There was a time, not so long ago, when "technologist" was a job title. A technologist was a person who proposed and evaluated IT solutions to a commercial problem. The term quite accurately reflected the can-do-it-ism of the dotcom era: "being digital" was above all else a way of seeing industrial processes - including labour and machinery - as information processes, as bits rather than atoms.
But being a technologist today is really much more than this. After all, showing that bright and beautiful things are possible, and showing the way to achieve them, is more than a job title. It's an attitude, more closely related to a political outlook than a profession. 20th-century intellectuals may have believed in statism, whether socialist or conservative, but 21st-century thinkers seeking human progress, liberty and emancipation cannot, in my view, be anything but technologists.
A technologist attitude is what makes possible the creation of a new fine wine to beat all fine wines, by applying new technology to the process of picking the grapes, of transporting the grapes, of macerating the grapes, etc. This is what has been achieved with Chêne Bleu, the fabulous wines produced at the Domaine de la Verrière near Mont Ventoux, whose white wine (Aliot) won a gold medal at the IWC, and whose reds (Abélard and Héloïse) each won a silver.
These wines are, of course, luxury products. The combination of pioneering spirit, pure love of the subject, and dedication to technology elevates the quality standard to new heights, as well as the price tag: starting at £60 a bottle, this wine is clearly "not for everyone".
Taking the "not for everyone" approach to extremes, the new McLaren 12C was launched last week.

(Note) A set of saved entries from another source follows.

$ cat config.mk
export PLATFORM = sky130hd
export DESIGN_NAME = lsu_ctrl
export DESIGN_NICKNAME = d
export VERILOG_FILES = /design/src/rtl/lsu_pkg.sv /design/src/rtl/lsu_align.sv /design/src/rtl/lsu_ctrl.sv
export SDC_FILE = /design/constraint.sdc
export NUM_CORES = 1
export LEC_CHECK = 0
export ABC_AREA = 1
export ABC_CLOCK_PERIOD_IN_PS = 3000
export CORE_MARGIN = 8
export CORE_UTILIZATION = 44
export CTS_CLUSTER_SIZE = 14
export DETAILED_ROUTE_END_ITERATION = 16
export PLACE_DENSITY = 0.81
export SLEW_MARGIN = 0
export SYNTH_ARGS = -nofsm -noshare
export SYNTH_HDL_FRONTEND = slang
export SYNTH_SLANG_ARGS = --single-unit
$ cat constraint.sdc
create_clock -name clk -period 3 [get_ports clk]
set_input_delay 0.45 -clock clk [delete_from_list [all_inputs] [get_ports clk]]
set_output_delay 0.45 -clock clk [all_outputs]
set_load 0.02 [all_outputs]
===== config.mk =====
export PLATFORM = sky130hd
export DESIGN_NAME = agu_bitrev_gen
export DESIGN_NICKNAME = d
export VERILOG_FILES = /design/src/rtl/agu_bitrev_gen.sv
export SDC_FILE = /design/constraint.sdc
export NUM_CORES = 1
export LEC_CHECK = 0
export CAP_MARGIN = 10
export CORE_MARGIN = 5
export CORE_UTILIZATION = 23
export CTS_BUF_LIST = sky130_fd_sc_hd__clkbuf_4 sky130_fd_sc_hd__clkbuf_8 sky130_fd_sc_hd__clkbuf_16
export CTS_CLUSTER_SIZE = 12
export DETAILED_ROUTE_END_ITERATION = 16
export HOLD_SLACK_MARGIN = 0.03
export PLACE_DENSITY = 0.44
export SLEW_MARGIN = 20
export SYNTH_ARGS = -nofsm -noshare
export SYNTH_HDL_FRONTEND = slang
export SYNTH_SLANG_ARGS = --single-unit
export TNS_END_PERCENT = 50

===== constraint.sdc =====
create_clock -name clk -period 2.75 [get_ports clk]
set_input_delay 0.6875 -clock clk [delete_from_list [all_inputs] [get_ports clk]]
set_output_delay 0.6875 -clock clk [all_outputs]
set_load 0.1 [all_outputs]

The price tag is what it is, of course. But, more than anything, what this car epitomises to me is technological evolution.

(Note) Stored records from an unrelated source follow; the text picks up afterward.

--- config.mk ---
export PLATFORM = sky130hd
export DESIGN_NAME = instruction_encoder_flat
export DESIGN_NICKNAME = d
export VERILOG_FILES = /design/src/rtl/instruction_encoder_if.sv /design/src/rtl/instruction_encoder.sv /design/src/flat_wrapper.sv
export SDC_FILE = /design/constraint.sdc
export NUM_CORES = 1
export LEC_CHECK = 0
export CAP_MARGIN = 30
export CORE_MARGIN = 5
export CORE_UTILIZATION = 47
export DETAILED_ROUTE_END_ITERATION = 7
export GPL_TIMING_DRIVEN = 0
export PLACE_DENSITY_LB_ADDON = 0.2
export SYNTH_ARGS = -nofsm -noshare
export SYNTH_HDL_FRONTEND = slang
export SYNTH_SLANG_ARGS = --single-unit
--- constraint.sdc ---
create_clock -name i_clk -period 1.9 [get_ports i_clk]
set_input_delay 0.38 -clock i_clk [delete_from_list [all_inputs] [get_ports i_clk]]
set_output_delay 0.38 -clock i_clk [all_outputs]
set_load 0.01 [all_outputs]
--- src/rtl/instruction_encoder_if.sv ---
// instruction_encoder_if
//   Bundles the operator-entry inputs and the instruction-memory write port
//   of instruction_encoder.
//   i_sw      8       switch value sampled on each i_next
//   i_next    1       one-cycle pulse: latch i_sw into current field, advance
//   i_cancel  1       one-cycle pulse: abandon the current entry
//   i_ready   1       memory accepts o_instr this cycle
//   o_instr   32      assembled instruction
//   o_valid   1       o_instr complete and offered
//   o_addr    ADDR_W  write address for o_instr
//   o_state   3       current FSM state, for display
//   o_err     1       one-cycle pulse on an invalid mnemonic code
//   master: the side driving switches/buttons and ready (board / bench)
//   slave : the encoder itself
interface instruction_encoder_if #(
  parameter int ADDR_W = 8
);
  logic [7:0]        i_sw;
  logic              i_next;
  logic              i_cancel;
  logic              i_ready;
  logic [31:0]       o_instr;
  logic              o_valid;
  logic [ADDR_W-1:0] o_addr;
  logic [2:0]        o_state;
  logic              o_err;

  modport master (
    output i_sw, i_next, i_cancel, i_ready,
    input  o_instr, o_valid, o_addr, o_state, o_err
  );

  modport slave (
    input  i_sw, i_next, i_cancel, i_ready,
    output o_instr, o_valid, o_addr, o_state, o_err
  );
endinterface

--- src/rtl/instruction_encoder.sv ---
// instruction_encoder
//   Switch-driven MIPS instruction assembler. The operator picks a mnemonic
//   code and enters register / immediate fields one per i_next pulse; the
//   packed 32-bit word is offered on a valid/ready port together with an
//   auto-incrementing write address.
//   i_clk  : rising-edge clock
//   i_rst  : asynchronous active-high reset
//   bus    : instruction_encoder_if.slave (switch inputs, write port, status)
module instruction_encoder #(
  parameter int ADDR_W = 8
) (
  input  logic                  i_clk,
  input  logic                  i_rst,
  instruction_encoder_if.slave  bus
);

  localparam logic [2:0] ST_OP   = 3'd0;
  localparam logic [2:0] ST_RS   = 3'd1;
  localparam logic [2:0] ST_RT   = 3'd2;
  localparam logic [2:0] ST_RD   = 3'd3;
  localparam logic [2:0] ST_IMLO = 3'd4;
  localparam logic [2:0] ST_IMHI = 3'd5;
  localparam logic [2:0] ST_EMIT = 3'd6;

  localparam logic [1:0] KIND_R   = 2'd0;
  localparam logic [1:0] KIND_I   = 2'd1;
  localparam logic [1:0] KIND_J   = 2'd2;
  localparam logic [1:0] KIND_BAD = 2'd3;

  // Instruction class of a mnemonic code; codes 12-15 are unassigned.
  function automatic logic [1:0] code_kind(input logic [3:0] c);
    if (c <= 4'd4)       return KIND_R;
    else if (c <= 4'd10) return KIND_I;
    else if (c == 4'd11) return KIND_J;
    else                 return KIND_BAD;
  endfunction

  function automatic logic [5:0] r_funct(input logic [3:0] c);
    case (c)
      4'd0:    return 6'b100000;
      4'd1:    return 6'b100010;
      4'd2:    return 6'b100100;
      4'd3:    return 6'b100101;
      4'd4:    return 6'b101010;
      default: return 6'b000000;
    endcase
  endfunction

  function automatic logic [5:0] i_opcode(input logic [3:0] c);
    case (c)
      4'd5:    return 6'b001000;
      4'd6:    return 6'b001100;
      4'd7:    return 6'b100011;
      4'd8:    return 6'b101011;
      4'd9:    return 6'b000100;
      4'd10:   return 6'b000101;
      default: return 6'b000000;
    endcase
  endfunction

  function automatic logic [31:0] pack(input logic [3:0]  c,
                                       input logic [4:0]  f_rs,
                                       input logic [4:0]  f_rt,
                                       input logic [4:0]  f_rd,
                                       input logic [15:0] f_imm);
    case (code_kind(c))
      KIND_R:  return {6'b000000, f_rs, f_rt, f_rd, 5'b00000, r_funct(c)};
      KIND_I:  return {i_opcode(c), f_rs, f_rt, f_imm};
      KIND_J:  return {6'b000010, 10'b0, f_imm};
      default: return 32'h0;
    endcase
  endfunction

  logic [2:0]        state;
  logic [3:0]        code;
  logic [4:0]        rs;
  logic [4:0]        rt;
  logic [7:0]        imm_lo;
  logic [31:0]       instr;
  logic              valid;
  logic [ADDR_W-1:0] addr;
  logic              err;

  logic [1:0] kind_sw;
  logic [1:0] kind_cur;

  assign kind_sw  = code_kind(bus.i_sw[3:0]);
  assign kind_cur = code_kind(code);

  always_ff @(posedge i_clk or posedge i_rst) begin
    if (i_rst) begin
      state  <= ST_OP;
      code   <= '0;
      rs     <= '0;
      rt     <= '0;
      imm_lo <= '0;
      instr  <= '0;
      valid  <= 1'b0;
      addr   <= '0;
      err    <= 1'b0;
    end else begin
      err <= 1'b0;
      // A completed handshake beats a simultaneous cancel: the word commits.
      if (valid && bus.i_ready) begin
        valid <= 1'b0;
        state <= ST_OP;
        addr  <= addr + 1'b1;
      end else if (bus.i_cancel) begin
        valid  <= 1'b0;
        state  <= ST_OP;
        code   <= '0;
        rs     <= '0;
        rt     <= '0;
        imm_lo <= '0;
      end else if (bus.i_next) begin
        case (state)
          ST_OP: begin
            if (kind_sw == KIND_BAD) begin
              err <= 1'b1;
            end else begin
              code  <= bus.i_sw[3:0];
              state <= (kind_sw == KIND_J) ? ST_IMLO : ST_RS;
            end
          end
          ST_RS: begin
            rs    <= bus.i_sw[4:0];
            state <= ST_RT;
          end
          ST_RT: begin
            rt    <= bus.i_sw[4:0];
            state <= (kind_cur == KIND_R) ? ST_RD : ST_IMLO;
          end
          ST_RD: begin
            // Final R-type field goes straight into the word so o_valid
            // rises on this same edge.
            instr <= pack(code, rs, rt, bus.i_sw[4:0], 16'h0);
            valid <= 1'b1;
            state <= ST_EMIT;
          end
          ST_IMLO: begin
            imm_lo <= bus.i_sw;
            state  <= ST_IMHI;
          end
          ST_IMHI: begin
            instr <= pack(code, rs, rt, 5'd0, {bus.i_sw, imm_lo});
            valid <= 1'b1;
            state <= ST_EMIT;
          end
          default: ; // EMIT holds the word; i_next has no effect
        endcase
      end
    end
  end

  assign bus.o_instr = instr;
  assign bus.o_valid = valid;
  assign bus.o_addr  = addr;
  assign bus.o_state = state;
  assign bus.o_err   = err;

endmodule
--- src/flat_wrapper.sv ---
// flat-port wrapper written by rule: the top's interface ports become plain ports
module instruction_encoder_flat 
#(
  parameter int ADDR_W = 8
)
  (i_clk, i_rst, bus_i_sw, bus_i_next, bus_i_cancel, bus_i_ready, bus_o_instr, bus_o_valid, bus_o_addr, bus_o_state, bus_o_err);
  instruction_encoder_if #(.ADDR_W(ADDR_W)) bus_i ();
  input  logic i_clk;
  input  logic i_rst;
  input wire logic [$bits(bus_i.i_sw)-1:0] bus_i_sw;
  input wire logic [$bits(bus_i.i_next)-1:0] bus_i_next;
  input wire logic [$bits(bus_i.i_cancel)-1:0] bus_i_cancel;
  input wire logic [$bits(bus_i.i_ready)-1:0] bus_i_ready;
  output wire logic [$bits(bus_i.o_instr)-1:0] bus_o_instr;
  output wire logic [$bits(bus_i.o_valid)-1:0] bus_o_valid;
  output wire logic [$bits(bus_i.o_addr)-1:0] bus_o_addr;
  output wire logic [$bits(bus_i.o_state)-1:0] bus_o_state;
  output wire logic [$bits(bus_i.o_err)-1:0] bus_o_err;
  assign bus_i.i_sw = bus_i_sw;
  assign bus_i.i_next = bus_i_next;
  assign bus_i.i_cancel = bus_i_cancel;
  assign bus_i.i_ready = bus_i_ready;
  assign bus_o_instr = bus_i.o_instr;
  assign bus_o_valid = bus_i.o_valid;
  assign bus_o_addr = bus_i.o_addr;
  assign bus_o_state = bus_i.o_state;
  assign bus_o_err = bus_i.o_err;
  instruction_encoder #(.ADDR_W(ADDR_W)) u_core (.i_clk(i_clk), .i_rst(i_rst), .bus(bus_i));
endmodule
# Yosys cells after proc, flatten, opt, wreduce, memory -nomap -nowiden
# Cells that the tools add are included.
# totals
register_bits	67
word_cells	112
inputBits	13
output_inout_bits	45
# op_classes
addsub	1
reduce_logical	23
n_eq_ne	25
n_mux	48
bitwise_logic	2
order_cmp	4
# ops
operator	count
$pmux 32 s3	2
$pmux 32 s2	1
$pmux 6 s6	1
$mux 5	6
$pmux 6 s5	1
$mux 2	12
$mux 8	3
$eq 4x4->1 const B	5
$mux 3	6
$eq 4x3->1 const B	4
$mux 4	4
$pmux 3 s5	1
$reduce_and 3->1	4
$reduce_bool 2->1	6
$mux 1	11
$add 8x1->8 const B	1
$eq 2x2->1 const B	4
$eq 4x2->1 const B	2
$le 4x3->1 const B	2
$le 4x4->1 const B	2
$reduce_and 4->1	2
$reduce_bool 7->1	1
$eq 3x2->1 const B	2
$eq 3x3->1 const B	2
13 further kinds	18

# Longest topological paths before layout
# logic_depth
ltp_word	11
depth_mapped	7
depth_no_buf	4

# Least setup slack after synthesis
# No wires, ideal clock.
# synth_path
path_kind	flip-flop to flip-flop
start	register u_core.state[2], in the netlist u_core.bus.o_state[2]
end	register u_core.code[0]
period_less_slack_ns	1.604
t_required_ns	1.775
setup_slack_ns	0.296
path_stages_with_launch	6
n_path_buf	1
arrival_time_ns	1.480
setup_ns	0.125
path_cell_list	dfrtp_1 > buf_2 > nor4b_2 > a21oi_1 > nor2_4 > mux2_2
# synth_via
elab_chain_len	3
# synth_lines
element	line	text
start, declared	instruction_encoder.sv:74	logic [2:0] state;
start signal, assigned	instruction_encoder.sv:122	state <= (kind_sw == KIND_J) ? ST_IMLO : ST_RS;
start signal, assigned	instruction_encoder.sv:131	state <= (kind_cur == KIND_R) ? ST_RD : ST_IMLO;
$logic_not 3->1	instruction_encoder.sv:116	case (state)
$reduce_bool 2->1 (no source line)	n/a	
$reduce_and 4->1 (no source line)	n/a	
end signal, assigned	instruction_encoder.sv:121	code <= bus.i_sw[3:0];
end, declared	instruction_encoder.sv:75	logic [3:0] code;
# Every way passes these cells.
# A chain may end at the register's enable or synchronous reset.

# Final worst setup path
# layout_path
start	register u_core.state[1], in the netlist u_core.bus.o_state[1]
end	register u_core.imm_lo[2]
# layout_via
elab_chain_len	3
# layout_lines
element	line	text
$eq 3x3->1	instruction_encoder.sv:116	
$reduce_bool 2->1 (no source line)	n/a	
$reduce_and 3->1 (no source line)	n/a	
end signal, assigned	instruction_encoder.sv:141	imm_lo <= bus.i_sw;
end, declared	instruction_encoder.sv:78	logic [7:0] imm_lo;
# Every way passes these cells.

==> flow_results.xml <==
<?xml version="1.0" encoding="UTF-8"?>
<metrics>
  <group name="status">
    <metric name="run_status" unit="">completed</metric>
  </group>
  <group name="floorplan">
    <metric name="die_height" unit="µm">91.1</metric>
    <metric name="initial_core_util" unit="%">48.4</metric>
    <metric name="std_cell_rows" unit="">29</metric>
    <metric name="die-area" unit="µm²">8300</metric>
    <metric name="pin_count" unit="">58</metric>
    <metric name="coreArea" unit="µm²">6390</metric>
    <metric name="dieWidth" unit="µm">91.1</metric>
  </group>
  <group name="pwr">
    <metric name="power_total" unit="µW">3450</metric>
    <metric name="power-per-cell-area" unit="nW/µm²">876</metric>
    <metric name="max-vdd-ir-drop" unit="µV">494</metric>
    <metric name="leakagePower" unit="µW">0.00177</metric>
  </group>
  <group name="cells_and_area">
    <metric name="layout.filler_cells" unit="">545</metric>
    <metric name="finish.net_count" unit="">370</metric>
    <metric name="post_layout_util" unit="%">61.7</metric>
    <metric name="final-instance-count-excl-fill" unit="">438</metric>
    <metric name="stdcell_area" unit="µm²">3940</metric>
    <metric name="drive_above_1_share" unit="%">16.9</metric>
    <metric name="synthToLayoutAreaGrowth" unit="%">27.5</metric>
    <metric name="diodes" unit="">0</metric>
  </group>
  <group name="global_route">
    <metric name="antenna_found_initial" unit="">0</metric>
    <metric name="grt_first_pass_wirelength" unit="µm">12100</metric>
    <metric name="grt_start_max_net_pins" unit="">43</metric>
    <metric name="globalRouteTotalUtil" unit="%">18.1</metric>
    <metric name="grt_remaining_overflow" unit="">0</metric>
    <metric name="first_global_vias" unit="">2425</metric>
  </group>
  <group name="route">
    <metric name="detail_route.vias_per_cell" unit="">5.51</metric>
    <metric name="firstDrtPassIters" unit="">4</metric>
    <metric name="iter_0_drt_violations" unit="">160</metric>
    <metric name="postRouteAntennaNets" unit="">0</metric>
    <metric name="remaining_drc_errors" unit="">0</metric>
    <metric name="dr_total_vias" unit="">2412</metric>
    <metric name="avgRoutedWirePerCell" unit="µm">16.4</metric>
    <metric name="wirelength" unit="µm">7170</metric>
  </group>
  <group name="logic_synthesis">
    <metric name="yosysUniqueCellTypes" unit="">51</metric>
    <metric name="synth_largest_area_cell" unit="">sky130_fd_sc_hd__dfrtp_1</metric>
    <metric name="synth_seq_cells" unit="">66</metric>
    <metric name="dominantRegCellSynth" unit="">sky130_fd_sc_hd__dfrtp_1</metric>
    <metric name="synth_fp_nets" unit="">303</metric>
    <metric name="ys_seq_area_share" unit="%">53.4</metric>
    <metric name="asyncSetResetFlopFracSynth" unit="%">100</metric>
    <metric name="area_contributors_post_synth" unit="">sky130_fd_sc_hd__dfrtp_1 53%, sky130_fd_sc_hd__nand2_1 5.6%, sky130_fd_sc_hd__mux2_2 5.5%</metric>
    <metric name="synth.top_cell.area_share" unit="%">53.4</metric>
    <metric name="synth_enable_flop_cells" unit="">0</metric>
    <metric name="netlist_area_before_placement" unit="µm²">3090</metric>
    <metric name="post_synthesis_average_cell_area" unit="µm²">10.7</metric>
    <metric name="synth_common_cells" unit="">66 x sky130_fd_sc_hd__dfrtp_1, 46 x sky130_fd_sc_hd__nand2_1, 26 x sky130_fd_sc_hd__o21ai_0</metric>
    <metric name="synth.most_common_cell" unit="">sky130_fd_sc_hd__dfrtp_1</metric>
    <metric name="syn_inst" unit="">289</metric>
    <metric name="ys.warnings.count" unit="">0</metric>
  </group>
  <group name="timing">
    <metric name="final.setup_skew" unit="ps">7.14</metric>
    <metric name="max_slew.worst_pin.slew" unit="ps">582</metric>
    <metric name="final-hold-violation-count" unit="">0</metric>
    <metric name="fin_worst_hold_slack" unit="ps">338</metric>
    <metric name="setup_viol" unit="">0</metric>
    <metric name="relSlewSlack" unit="%">61.1</metric>
    <metric name="fmax" unit="GHz">0.556</metric>
    <metric name="finalCriticalPeriod" unit="ps">1800</metric>
    <metric name="final-max-slew-violation-count" unit="">0</metric>
    <metric name="rsz_0062_raised_after_global_routing" unit="">no</metric>
    <metric name="layout_worst_path_cycle_share" unit="%">94.6</metric>
  </group>
  <group name="cts">
    <metric name="cts.sinks" unit="">66</metric>
    <metric name="cts_made_buffers" unit="">9</metric>
    <metric name="h_tree_lvl_count" unit="">3</metric>
    <metric name="cts-hold-fix-buffers" unit="">0</metric>
    <metric name="tritoncts_clock_tree" unit="">yes</metric>
    <metric name="clock_latency" unit="ps">340</metric>
    <metric name="clock_path_buffers" unit="">2</metric>
    <metric name="clock_tree.root_cell" unit="">sky130_fd_sc_hd__clkbuf_8</metric>
    <metric name="clkTransAtPathRegs" unit="ps">80</metric>
  </group>
  <group name="setup_path">
    <metric name="critical_path_arrival" unit="ps">2030</metric>
    <metric name="setup.worst_path.start_class" unit="">register</metric>
    <metric name="end_kind" unit="">register</metric>
    <metric name="timing.setup.critical_path_class" unit="">reg2reg</metric>
    <metric name="crit_required" unit="ps">2130</metric>
    <metric name="critical_path.max_fanout" unit="">10</metric>
  </group>
  <group name="worst_hold_path">
    <metric name="hp-class" unit="">in2reg</metric>
  </group>
  <group name="placed_design">
    <metric name="detailed_placer_s_ending_hpwl" unit="µm">5080</metric>
    <metric name="port_buffers" unit="">55</metric>
    <metric name="dpl.cell_count" unit="">422</metric>
    <metric name="finalWeightedCongestion" unit="">0.863</metric>
    <metric name="placed_cell_area" unit="µm²">3760</metric>
  </group>
  <group name="flow_run">
    <metric name="number_of_max_cap_violations" unit="">0</metric>
  </group>
</metrics>
==> cells by family after synthesis <==
logic type,Yosys count,share of synthesized area (%)
AND/OR/NAND/NOR,93,16.0
AO/OA/AOI/OAI,73,15.6
flip-flops,66,53.4
buffers and inverters,25,4.29
multiplexers,20,7.29
XOR/XNOR,10,2.83
adder cells (fa/ha/maj),1,0.405
other,1,0.121
==> repair_timing <==
item | in CTS | in global routing
buffers inserted | 0 | 0
resized for setup | 0 | 2
setup endpoints to repair | 0 | 4
==> state kept, by name, indices dropped and copies added, names as in the netlist <==
name and count:
u_core.code 4, u_core.bus.o_state 3, u_core.bus.o_instr 31, u_core.rs 5, u_core.bus.o_addr 8, u_core.imm_lo 8
u_core.bus.o_valid 1, u_core.rt 5, u_core.bus.o_err 1
==> cell usage in the layout (no fill, tap or decap), types with 5 or more instances in the layout <==
cell type / count
sky130_fd_sc_hd__a21o_1: 7
sky130_fd_sc_hd__a21oi_1: 7
sky130_fd_sc_hd__a22o_1: 11
sky130_fd_sc_hd__a31oi_1: 5
sky130_fd_sc_hd__buf_2: 10
sky130_fd_sc_hd__buf_4: 5
sky130_fd_sc_hd__clkbuf_8: 10
sky130_fd_sc_hd__clkdlybuf4s50_1: 55
sky130_fd_sc_hd__dfrtp_1: 66
sky130_fd_sc_hd__mux2_1: 5
sky130_fd_sc_hd__mux2_2: 15
sky130_fd_sc_hd__nand2_1: 46
sky130_fd_sc_hd__nand2b_1: 5
sky130_fd_sc_hd__nor2_1: 11
sky130_fd_sc_hd__nor2b_1: 6
sky130_fd_sc_hd__o21ai_0: 26
sky130_fd_sc_hd__xnor2_1: 7
==> where the power goes <==
part           internal (µW)  total [µW]  switching, µW
sequential              1550        1650           95.1
clock                    508        1090            585
combinational            370         713            343
==> metrics by stage <==
step / setup TNS (ps) / setup WS (ps)
3_3_place_gp: -8760 / -250
5_1_grt: 0 / 9.29
6_report: 0 / 102
2_1_floorplan: 0 / 296
4_1_cts: 0 / 85.0
3_5_place_dp: -8590 / -281
==> per-layer routing <==
| layer | vias to the layer above | global-route usage, % | part of all wire, % |
|---|---|---|---|
| li1 | 1146 | - | - |
| met1 | 1185 | 24.8 | 47 |
| met2 | 69 | 28.7 | 46 |
| met3 | 12 | 4.13 | 5.3 |
| met4 | 0 | 5.87 | 1.7 |
| met5 | - | 0 | 0 |
==> worst paths after layout <==
| path | start | endpoint | slack (ps) | cells after the start |
|---|---|---|---|---|
| max | u_core.bus.o_state[1]$_DFFE_PP0P_ | u_core.imm_lo[2]$_DFFE_PP0P_ | 100 | 5 |
| min | bus_i_next | u_core.bus.o_state[0]$_DFFE_PP0P_ | 340 | 2 |
| max reg2reg | u_core.bus.o_state[1]$_DFFE_PP0P_ | u_core.imm_lo[2]$_DFFE_PP0P_ | 100 | 5 |
| min reg2reg | u_core.bus.o_addr[7]$_DFFE_PP0P_ | u_core.bus.o_addr[7]$_DFFE_PP0P_ | 460 | 1 |
| max in group asynchronous | i_rst | u_core.imm_lo[0]$_DFFE_PP0P_ | 870 | 3 |
| min in group asynchronous | i_rst | u_core.bus.o_instr[29]$_DFFE_PP0P_ | 440 | 2 |
==> cell type report <==
type	instances	area, µm²	share of cell area [%]
flip-flops and latches	66	1650	41.9
inverters	6	26.3	0.667
repair buffers	56	571	14.5
plain buffers	19	111	2.83
clock buffers	10	138	3.49
clock inverters	6	41.3	1.05
multi-input cells	198	1310	33.1
well taps	77	96.3	2.44
==> worst max-delay path: stages (launching register included) <==
cell and delay (ps):
sky130_fd_sc_hd__dfrtp_1 350, sky130_fd_sc_hd__buf_4 170, sky130_fd_sc_hd__and4bb_2 250, sky130_fd_sc_hd__o21ai_1 250, sky130_fd_sc_hd__buf_2 290, sky130_fd_sc_hd__mux2_2 360
(Power assumes the default switching activity.)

For example, a feature once seen only on the McLaren F1, such as the ultra-safe carbon fiber "tub" seat or monocell (which allows the F1 driver to just walk out of a burning car without so much as a scratch on him) used to cost over £100,000 to make. On the new McLaren, it costs only £6,000! Give it another decade and it'll probably come as a standard in every production car around the globe.

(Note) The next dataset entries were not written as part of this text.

### config.mk
export PLATFORM = sky130hd
export DESIGN_NAME = ifetch_unit
export DESIGN_NICKNAME = d
export VERILOG_FILES = /design/src/rtl/cpu_pkg.sv /design/src/rtl/ifetch_queue.sv /design/src/rtl/ifetch_unit.sv
export SDC_FILE = /design/constraint.sdc
export NUM_CORES = 1
export LEC_CHECK = 0
export CAP_MARGIN = 10
export CORE_MARGIN = 1.5
export CORE_UTILIZATION = 63
export CTS_BUF_LIST = sky130_fd_sc_hd__clkbuf_2 sky130_fd_sc_hd__clkbuf_4 sky130_fd_sc_hd__clkbuf_8
export DETAILED_ROUTE_END_ITERATION = 16
export PLACE_DENSITY = 0.88
export SETUP_SLACK_MARGIN = 0.15
export SLEW_MARGIN = 40
export SYNTH_ARGS = -nofsm -noshare
export SYNTH_HDL_FRONTEND = slang
export SYNTH_SLANG_ARGS = --single-unit
### constraint.sdc
create_clock -name cpu_clk -period 10.93 [get_ports cpu_clk]
set_input_delay 2.186 -clock cpu_clk [delete_from_list [all_inputs] [get_ports cpu_clk]]
set_output_delay 2.186 -clock cpu_clk [all_outputs]
set_load 0.01 [all_outputs]
==> src/rtl/menu_text_addr.sv <==
// Maps the scan position onto the 16x2 text window and registers the
// character-ROM address, glyph row/column and text_on one cycle later.
module menu_text_addr #(
  parameter int unsigned TEXT_X0 = 256,
  parameter int unsigned TEXT_Y0 = 208
) (
  input  logic       clk,
  input  logic       reset,
  input  logic [9:0] pixel_x,
  input  logic [9:0] pixel_y,
  input  logic       video_on,
  input  logic       show,
  output logic [7:0] char_xy,
  output logic [3:0] row_addr,
  output logic [2:0] bit_addr,
  output logic       text_on
);
  import pong_menu_pkg::*;

  localparam logic [9:0] X0 = 10'(TEXT_X0);
  localparam logic [9:0] Y0 = 10'(TEXT_Y0);

  logic [9:0] dx;
  logic [9:0] dy;
  logic       in_win;

  // The >= test guards against the subtraction wrapping below the origin.
  always_comb begin
    dx     = pixel_x - X0;
    dy     = pixel_y - Y0;
    in_win = (pixel_x >= X0) && (dx < 10'(WIN_W)) &&
             (pixel_y >= Y0) && (dy < 10'(WIN_H));
  end

  always_ff @(posedge clk) begin
    if (reset) begin
      char_xy  <= '0;
      row_addr <= '0;
      bit_addr <= '0;
      text_on  <= 1'b0;
    end else begin
      if (in_win) begin
        char_xy  <= {3'b000, dy[4], dx[6:3]};
        row_addr <= dy[3:0];
        bit_addr <= dx[2:0];
      end else begin
        char_xy  <= '0;
        row_addr <= '0;
        bit_addr <= '0;
      end
      text_on <= in_win && video_on && show;
    end
  end

endmodule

Technologists such as Frank Stephenson, the new McLaren's chief designer, are the brains among us who take the "not" out of "not for everyone". Left to their own, away from the finger-wagging politicians, they ensure that new technologies become more available at lower cost to a wider segment of the producing sector, leading eventually to an overall improvement in the quality of everyday products. Moore's Law - twice the speed at half the price - is a rule which has applied to new chip technology for the past 40 years, as anyone familiar with the "Gordon Gekko on the beach with a brick-sized cellphone" scene from Wall Street will be aware of.
What was, only a few years ago, available exclusively to the richest and biggest companies, is now available to the smallest of market entrants, thus boosting competition in new market sectors and increasing accessibility for everyone. Luxury designers, take note...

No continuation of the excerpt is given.